### EXERCISE REQUIREMENTS
Using the listing below, select the lines with the word "cycles" and copy them.

RECORDS FOR THE TASK below:

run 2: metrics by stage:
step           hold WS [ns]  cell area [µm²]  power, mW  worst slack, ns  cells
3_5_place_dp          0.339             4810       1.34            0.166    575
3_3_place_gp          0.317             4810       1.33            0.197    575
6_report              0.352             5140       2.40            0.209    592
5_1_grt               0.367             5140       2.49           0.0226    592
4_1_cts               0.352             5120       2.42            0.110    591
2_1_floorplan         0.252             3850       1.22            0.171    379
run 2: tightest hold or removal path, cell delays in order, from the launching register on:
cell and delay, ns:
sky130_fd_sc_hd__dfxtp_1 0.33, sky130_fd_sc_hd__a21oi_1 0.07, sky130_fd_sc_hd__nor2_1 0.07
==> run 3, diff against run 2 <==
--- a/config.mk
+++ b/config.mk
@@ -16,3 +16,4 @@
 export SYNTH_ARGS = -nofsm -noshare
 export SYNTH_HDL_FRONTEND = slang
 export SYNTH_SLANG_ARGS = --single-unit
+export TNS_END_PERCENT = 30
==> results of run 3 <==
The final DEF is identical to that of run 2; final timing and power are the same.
`config.mk`:
```
export PLATFORM = sky130hd
export DESIGN_NAME = alu_instr_sequencer_flat
export DESIGN_NICKNAME = d
export VERILOG_FILES = /design/src/rtl/alu_instr_sequencer_if.sv /design/src/rtl/alu_instr_sequencer.sv /design/src/flat_wrapper.sv
export SDC_FILE = /design/constraint.sdc
export NUM_CORES = 1
export LEC_CHECK = 0
export BUFFER_PORTS_ARGS = -buffer_cell sky130_fd_sc_hd__buf_2
export CAP_MARGIN = 20
export CORE_UTILIZATION = 30
export CTS_BUF_LIST = sky130_fd_sc_hd__clkbuf_8
export DETAILED_ROUTE_END_ITERATION = 10
export HOLD_SLACK_MARGIN = 0.1
export SETUP_SLACK_MARGIN = 0.05
export SLEW_MARGIN = 15
export SYNTH_ARGS = -nofsm -noshare
export SYNTH_HDL_FRONTEND = slang
export SYNTH_SLANG_ARGS = --single-unit
```
`constraint.sdc`:
```
create_clock -name clk -period 4.43 [get_ports clk]
set_input_delay 0 -clock clk [delete_from_list [all_inputs] [get_ports clk]]
set_output_delay 0 -clock clk [all_outputs]
set_load 0.01 [all_outputs]
```
`src/rtl/alu_instr_sequencer_if.sv`:
```
// Sequencer <-> datapath/memory bundle for the ezRISC ALU-instruction sequencer.
// Latency: none (wires only). Backpressure: memory stalls via mem_rdy, sampled by the sequencer in T1.
// Ports: run/ir/mem_rdy flow into the sequencer; strobes, alu_op, gpr selects, done, halted flow out.
//   master modport = sequencer side, slave modport = datapath/memory side.
interface alu_instr_sequencer_if;
  // Inputs to the sequencer
  logic        run;
  logic [31:0] ir;
  logic        mem_rdy;

  // Datapath strobes
  logic        pc_out;
  logic        inc_pc;
  logic        mar_in;
  logic        z_in;
  logic        z_low_out;
  logic        pc_in;
  logic        read;
  logic        mdr_in;
  logic        mdr_out;
  logic        ir_in;
  logic        y_in;
  logic [3:0]  alu_op;
  logic [15:0] gpr_in;
  logic [15:0] gpr_out;

  // Status
  logic        done;
  logic        halted;

  modport master (
    input  run, ir, mem_rdy,
    output pc_out, inc_pc, mar_in, z_in, z_low_out, pc_in, read, mdr_in,
           mdr_out, ir_in, y_in, alu_op, gpr_in, gpr_out, done, halted
  );

  modport slave (
    output run, ir, mem_rdy,
    input  pc_out, inc_pc, mar_in, z_in, z_low_out, pc_in, read, mdr_in,
           mdr_out, ir_in, y_in, alu_op, gpr_in, gpr_out, done, halted
  );
endinterface

```
`src/rtl/alu_instr_sequencer.sv`:
```
// Hardwired T0-T5 control sequencer for ezRISC register-to-register ALU instructions.
// Latency: 6 cycles per instruction (T0..T5, done in T5) plus one cycle per memory wait in T1.
// Backpressure: holds in T1 while mem_rdy is low; halts after MEM_WAIT_MAX wait cycles.
//
// Ports: clk (rising edge), reset (async, active-high), bus (alu_instr_sequencer_if.master):
//   run/ir/mem_rdy in; datapath strobes, alu_op, gpr_in/gpr_out one-hot selects, done, halted out.
// Optional feature macro: SEQ_UNARY_EN -- when defined, neg (16) and not (17) are legal
//   unary ops; otherwise they decode as illegal and halt the sequencer from T3.
module alu_instr_sequencer #(
  parameter int unsigned MEM_WAIT_MAX = 15
) (
  input  logic                  clk,
  input  logic                  reset,
  alu_instr_sequencer_if.master bus
);

  // State encoding
  localparam logic [2:0] S_IDLE = 3'd0;
  localparam logic [2:0] S_T0   = 3'd1;
  localparam logic [2:0] S_T1   = 3'd2;
  localparam logic [2:0] S_T2   = 3'd3;
  localparam logic [2:0] S_T3   = 3'd4;
  localparam logic [2:0] S_T4   = 3'd5;
  localparam logic [2:0] S_T5   = 3'd6;
  localparam logic [2:0] S_HALT = 3'd7;

  // ALU operation codes seen by the datapath
  localparam logic [3:0] ALU_AND = 4'd0;
  localparam logic [3:0] ALU_OR  = 4'd1;
  localparam logic [3:0] ALU_ADD = 4'd2;
  localparam logic [3:0] ALU_SUB = 4'd3;
  localparam logic [3:0] ALU_SHR = 4'd4;
  localparam logic [3:0] ALU_SHL = 4'd5;
  localparam logic [3:0] ALU_ROR = 4'd6;
  localparam logic [3:0] ALU_ROL = 4'd7;
`ifdef SEQ_UNARY_EN
  localparam logic [3:0] ALU_NEG = 4'd10;
  localparam logic [3:0] ALU_NOT = 4'd11;
`endif

  // Wait counter counts T1 cycles already spent without mem_rdy.
  localparam int unsigned WAIT_W = (MEM_WAIT_MAX < 2) ? 1 : $clog2(MEM_WAIT_MAX);
  localparam logic [WAIT_W-1:0] WAIT_LAST = WAIT_W'(MEM_WAIT_MAX - 1);

  logic [2:0]        state_q, state_d;
  logic [WAIT_W-1:0] wait_cnt_q, wait_cnt_d;

  // ------------------------------------------------------------------
  // IR field extraction and opcode decode
  // ------------------------------------------------------------------
  logic [4:0] opcode;
  logic [3:0] ra, rb, rc;
  logic       op_legal;
  logic       op_unary;
  logic [3:0] op_alu;
  logic       unused_ir_bits;

  assign opcode = bus.ir[31:27];
  assign ra     = bus.ir[26:23];
  assign rb     = bus.ir[22:19];
  assign rc     = bus.ir[18:15];
  // Low IR bits carry immediates for other instruction classes.
  assign unused_ir_bits = ^bus.ir[14:0];

  always_comb begin
    op_legal = 1'b1;
    op_unary = 1'b0;
    op_alu   = ALU_AND;
    case (opcode)
      5'd3:  op_alu = ALU_ADD;
      5'd4:  op_alu = ALU_SUB;
      5'd5:  op_alu = ALU_SHR;
      5'd6:  op_alu = ALU_SHL;
      5'd7:  op_alu = ALU_ROR;
      5'd8:  op_alu = ALU_ROL;
      5'd9:  op_alu = ALU_AND;
      5'd10: op_alu = ALU_OR;
`ifdef SEQ_UNARY_EN
      5'd16: begin
        op_alu   = ALU_NEG;
        op_unary = 1'b1;
      end
      5'd17: begin
        op_alu   = ALU_NOT;
        op_unary = 1'b1;
      end
`endif
      default: op_legal = 1'b0;
    endcase
  end

  // ------------------------------------------------------------------
  // Next-state logic
  // ------------------------------------------------------------------
  always_comb begin
    state_d    = state_q;
    wait_cnt_d = wait_cnt_q;
    case (state_q)
      S_IDLE: begin
        if (bus.run) state_d = S_T0;
      end
      S_T0: begin
        state_d    = S_T1;
        wait_cnt_d = '0;
      end
      S_T1: begin
        if (bus.mem_rdy) begin
          state_d = S_T2;
        end else if (wait_cnt_q == WAIT_LAST) begin
          // This cycle is the MEM_WAIT_MAX-th consecutive miss: abort the fetch.
          state_d = S_HALT;
        end else begin
          wait_cnt_d = wait_cnt_q + WAIT_W'(1);
        end
      end
      S_T2: state_d = S_T3;
      // IR was loaded at the end of T2, so the decode is trustworthy here.
      S_T3: state_d = op_legal ? S_T4 : S_HALT;
      S_T4: state_d = S_T5;
      S_T5: state_d = bus.run ? S_T0 : S_IDLE;
      S_HALT: state_d = S_HALT;
      default: state_d = S_IDLE;
    endcase
  end

  always_ff @(posedge clk or posedge reset) begin
    if (reset) begin
      state_q    <= S_IDLE;
      wait_cnt_q <= '0;
    end else begin
      state_q    <= state_d;
      wait_cnt_q <= wait_cnt_d;
    end
  end

  // ------------------------------------------------------------------
  // Moore output decode: state register and IR only. Because every output
  // is decoded from state_q, asserting reset zeroes them immediately.
  // ------------------------------------------------------------------
  logic        pc_out, inc_pc, mar_in, z_in, z_low_out, pc_in;
  logic        read, mdr_in, mdr_out, ir_in, y_in, done, halted;
  logic [3:0]  alu_op;
  logic [15:0] gpr_in, gpr_out;

  always_comb begin
    pc_out    = 1'b0;
    inc_pc    = 1'b0;
    mar_in    = 1'b0;
    z_in      = 1'b0;
    z_low_out = 1'b0;
    pc_in     = 1'b0;
    read      = 1'b0;
    mdr_in    = 1'b0;
    mdr_out   = 1'b0;
    ir_in     = 1'b0;
    y_in      = 1'b0;
    done      = 1'b0;
    halted    = 1'b0;
    alu_op    = ALU_AND;
    gpr_in    = '0;
    gpr_out   = '0;
    case (state_q)
      S_T0: begin
        // PC -> MAR, and PC+1 into Z through the ALU.
        pc_out = 1'b1;
        mar_in = 1'b1;
        inc_pc = 1'b1;
        z_in   = 1'b1;
        alu_op = ALU_ADD;
      end
      S_T1: begin
        // Z -> PC is repeated every wait cycle; reloading the same value is harmless.
        z_low_out = 1'b1;
        pc_in     = 1'b1;
        read      = 1'b1;
        mdr_in    = 1'b1;
      end
      S_T2: begin
        mdr_out = 1'b1;
        ir_in   = 1'b1;
      end
      S_T3: begin
        // Binary ops stage Rb in Y; unary and illegal ops leave T3 quiet.
        if (op_legal && !op_unary) begin
          gpr_out = 16'h0001 << rb;
          y_in    = 1'b1;
        end
      end
      S_T4: begin
        z_in    = 1'b1;
        alu_op  = op_alu;
        gpr_out = op_unary ? (16'h0001 << rb) : (16'h0001 << rc);
      end
      S_T5: begin
        z_low_out = 1'b1;
        gpr_in    = 16'h0001 << ra;
        done      = 1'b1;
      end
      S_HALT: halted = 1'b1;
      default: ;
    endcase
  end

  assign bus.pc_out    = pc_out;
  assign bus.inc_pc    = inc_pc;
  assign bus.mar_in    = mar_in;
  assign bus.z_in      = z_in;
  assign bus.z_low_out = z_low_out;
  assign bus.pc_in     = pc_in;
  assign bus.read      = read;
  assign bus.mdr_in    = mdr_in;
  assign bus.mdr_out   = mdr_out;
  assign bus.ir_in     = ir_in;
  assign bus.y_in      = y_in;
  assign bus.alu_op    = alu_op;
  assign bus.gpr_in    = gpr_in;
  assign bus.gpr_out   = gpr_out;
  assign bus.done      = done;
  assign bus.halted    = halted;

  // Register selects must never drive or load more than one GPR at once.
  a_gpr_in_onehot0:  assert property (@(posedge clk) disable iff (reset) $onehot0(gpr_in));
  a_gpr_out_onehot0: assert property (@(posedge clk) disable iff (reset) $onehot0(gpr_out));

endmodule

```
`src/flat_wrapper.sv`:
```
// flat-port wrapper written by rule: the top's interface ports become plain ports
module alu_instr_sequencer_flat 
#(
  parameter int unsigned MEM_WAIT_MAX = 15
)
  (clk, reset, bus_run, bus_ir, bus_mem_rdy, bus_pc_out, bus_inc_pc, bus_mar_in, bus_z_in, bus_z_low_out, bus_pc_in, bus_read, bus_mdr_in, bus_mdr_out, bus_ir_in, bus_y_in, bus_alu_op, bus_gpr_in, bus_gpr_out, bus_done, bus_halted);
  alu_instr_sequencer_if bus_i ();
  input  logic clk;
  input  logic reset;
  input wire logic [$bits(bus_i.run)-1:0] bus_run;
  input wire logic [$bits(bus_i.ir)-1:0] bus_ir;
  input wire logic [$bits(bus_i.mem_rdy)-1:0] bus_mem_rdy;
  output wire logic [$bits(bus_i.pc_out)-1:0] bus_pc_out;
  output wire logic [$bits(bus_i.inc_pc)-1:0] bus_inc_pc;
  output wire logic [$bits(bus_i.mar_in)-1:0] bus_mar_in;
  output wire logic [$bits(bus_i.z_in)-1:0] bus_z_in;
  output wire logic [$bits(bus_i.z_low_out)-1:0] bus_z_low_out;
  output wire logic [$bits(bus_i.pc_in)-1:0] bus_pc_in;
  output wire logic [$bits(bus_i.read)-1:0] bus_read;
  output wire logic [$bits(bus_i.mdr_in)-1:0] bus_mdr_in;
  output wire logic [$bits(bus_i.mdr_out)-1:0] bus_mdr_out;
  output wire logic [$bits(bus_i.ir_in)-1:0] bus_ir_in;
  output wire logic [$bits(bus_i.y_in)-1:0] bus_y_in;
  output wire logic [$bits(bus_i.alu_op)-1:0] bus_alu_op;
  output wire logic [$bits(bus_i.gpr_in)-1:0] bus_gpr_in;
  output wire logic [$bits(bus_i.gpr_out)-1:0] bus_gpr_out;
  output wire logic [$bits(bus_i.done)-1:0] bus_done;
  output wire logic [$bits(bus_i.halted)-1:0] bus_halted;
  assign bus_i.run = bus_run;
  assign bus_i.ir = bus_ir;
  assign bus_i.mem_rdy = bus_mem_rdy;
  assign bus_pc_out = bus_i.pc_out;
  assign bus_inc_pc = bus_i.inc_pc;
  assign bus_mar_in = bus_i.mar_in;
  assign bus_z_in = bus_i.z_in;
  assign bus_z_low_out = bus_i.z_low_out;
  assign bus_pc_in = bus_i.pc_in;
  assign bus_read = bus_i.read;
  assign bus_mdr_in = bus_i.mdr_in;
  assign bus_mdr_out = bus_i.mdr_out;
  assign bus_ir_in = bus_i.ir_in;
  assign bus_y_in = bus_i.y_in;
  assign bus_alu_op = bus_i.alu_op;
  assign bus_gpr_in = bus_i.gpr_in;
  assign bus_gpr_out = bus_i.gpr_out;
  assign bus_done = bus_i.done;
  assign bus_halted = bus_i.halted;
  alu_instr_sequencer #(.MEM_WAIT_MAX(MEM_WAIT_MAX)) u_core (.clk(clk), .reset(reset), .bus(bus_i));
endmodule
```
==> run metrics <==
vias in the first global route=between 1,000 and 1,500; Sink Count=7; Clock Skew=between 0.0015 and 0.002 ns; mux contribution to synthesized area=3.73%; Synth Area in XOR/XNOR=0.817%; DRC=0; maximum vdd drop=about 0.00020 V; routed vias/inst=5.07; Yosys reg bits=7; Internal=287 uW; Sequential Area=175 um2; Async S/R FF share, synth=100%; NumNets Final=roughly 250; largest family of logic cells by synthesized area=simple AND/OR/NAND/NOR gates; crit path kind=flip-flop to output pin; area of the multi-input gates=801 um2; max_slew headroom=52.7%; unrepaired setup endpoints after global routing=false; deepest clock path buffer count=2; CTS tree=built; Sequential Power Share=29.0%; Max Cap Viol=0; CP Cell Sequence=or4b_4, or3_1, o2bb2ai_1, buf_2; CP max stage delay=0.67 ns; Hold WC Path Type=input pin to flip-flop; initial drt markers=38; adder-cell area share of the yosys netlist=2.33%; filler instances=353; worst-margin pin slew=approximately 0.70 ns; FP Rows=21; Tmin final=2.13 ns; power per cell area=about 370 mW/mm2; Routed Wire Length=between 2000 and 3000 um; Simple-Gate Fraction of Synth Area=48.7%; clock network power share=16.3%; antenna fix cells=0; Worst-Skew Late Latency=between 0.2 and 0.25 ns; Sw Pwr=250 uW; synthesized area=between 0.001 and 0.0015 mm2; area leader, netlist=dfrtp_1; top post-synthesis cells by area=dfrtp_1 16%, nor2_1 6.0%, nand2b_1 5.8%; buffers added on ports=68; total power=537 uW; Finish-stage setup viols=0; Initial Utilization=roughly a third; Vias=1,318; Setup TNS=0 ns; TritonCTS Buffers=3; CP max stage cell=dfrtp_1; leakage power=0.000736 uW; Synth top area share=about 16%; CTS H-tree lvls=1; Net Sw Frac=46.6%; Unique masters post-synth=43; syn_area_per_cell=around 7 um2; final worst-path cycle share=approximately 48%; Remaining Overflow, GRT=0; worst endpoint data arrival time=approximately 2.1 ns; reg2reg path depth=3; CTS Root Cell=clkbuf_8; first-pass GRT wire length=4240 um; Worst Path Required=roughly 4.4 ns; cell count of the worst hold path=4; combinational power share=54.7%; ys flop type=dfrtp_1; gpl congestion=roughly 0.88; YS warnings=0; Critical Path Sink Type=output pin; initial antenna violation count=0; Top Ports=85; Final Hold Fails=0; Die Span Y=61.8 um; syn nets=190; Routed Antenna Nets=0; Core Box Area=0.00339 mm2; area of the die=0.00382 mm2; 1st-pass router iterations=4; largest net degree at the start of global routing=22; complex-gate fraction of the synthesized area=18.8%; Clk pin slew, worst setup/hold paths=0.04 ns; gr usage total=15.0%; sequential area share after synthesis=~16%; status=finished, final reports clean; critical path startpoint category=flip-flop; Post-DP HPWL=2300 um; Area Growth Syn to Fin=37.0%; share of cells above drive strength 1=between 30% and 40%; Post-synth EDFFs=0; Max FO, Critical Path=21; Mapped Cells=152; Die X=~60 um; Max Freq=470 MHz; Final Max Tran Viols=0; wire per inst=between 10 and 15 um
$ cat config.mk
export PLATFORM = sky130hd
export DESIGN_NAME = exp_norm_dec_phase
export DESIGN_NICKNAME = d
export VERILOG_FILES = /design/src/rtl/exp_norm_dec_phase.sv
export SDC_FILE = /design/constraint.sdc
export NUM_CORES = 1
export LEC_CHECK = 0
export ABC_AREA = 1
export CAP_MARGIN = 20
export CORE_MARGIN = 2
export CORE_UTILIZATION = 55
export DETAILED_ROUTE_END_ITERATION = 10
export GPL_TIMING_DRIVEN = 0
export PLACE_DENSITY_LB_ADDON = 0.3
export SYNTH_ARGS = -nofsm -noshare
export SYNTH_HDL_FRONTEND = slang
export SYNTH_SLANG_ARGS = --single-unit
$ cat constraint.sdc
create_clock -name clk -period 5.5 [get_ports clk]
set_clock_uncertainty 0.1 [all_clocks]
set_input_delay 0.55 -clock clk [delete_from_list [all_inputs] [get_ports clk]]
set_output_delay 0.55 -clock clk [all_outputs]
set_load 0.02 [all_outputs]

End of RECORDS FOR THE TASK.

### EXERCISE OUTPUT
// Latency: 6 cycles per instruction (T0..T5, done in T5) plus one cycle per memory wait in T1.
// Backpressure: holds in T1 while mem_rdy is low; halts after MEM_WAIT_MAX wait cycles.
  // Wait counter counts T1 cycles already spent without mem_rdy.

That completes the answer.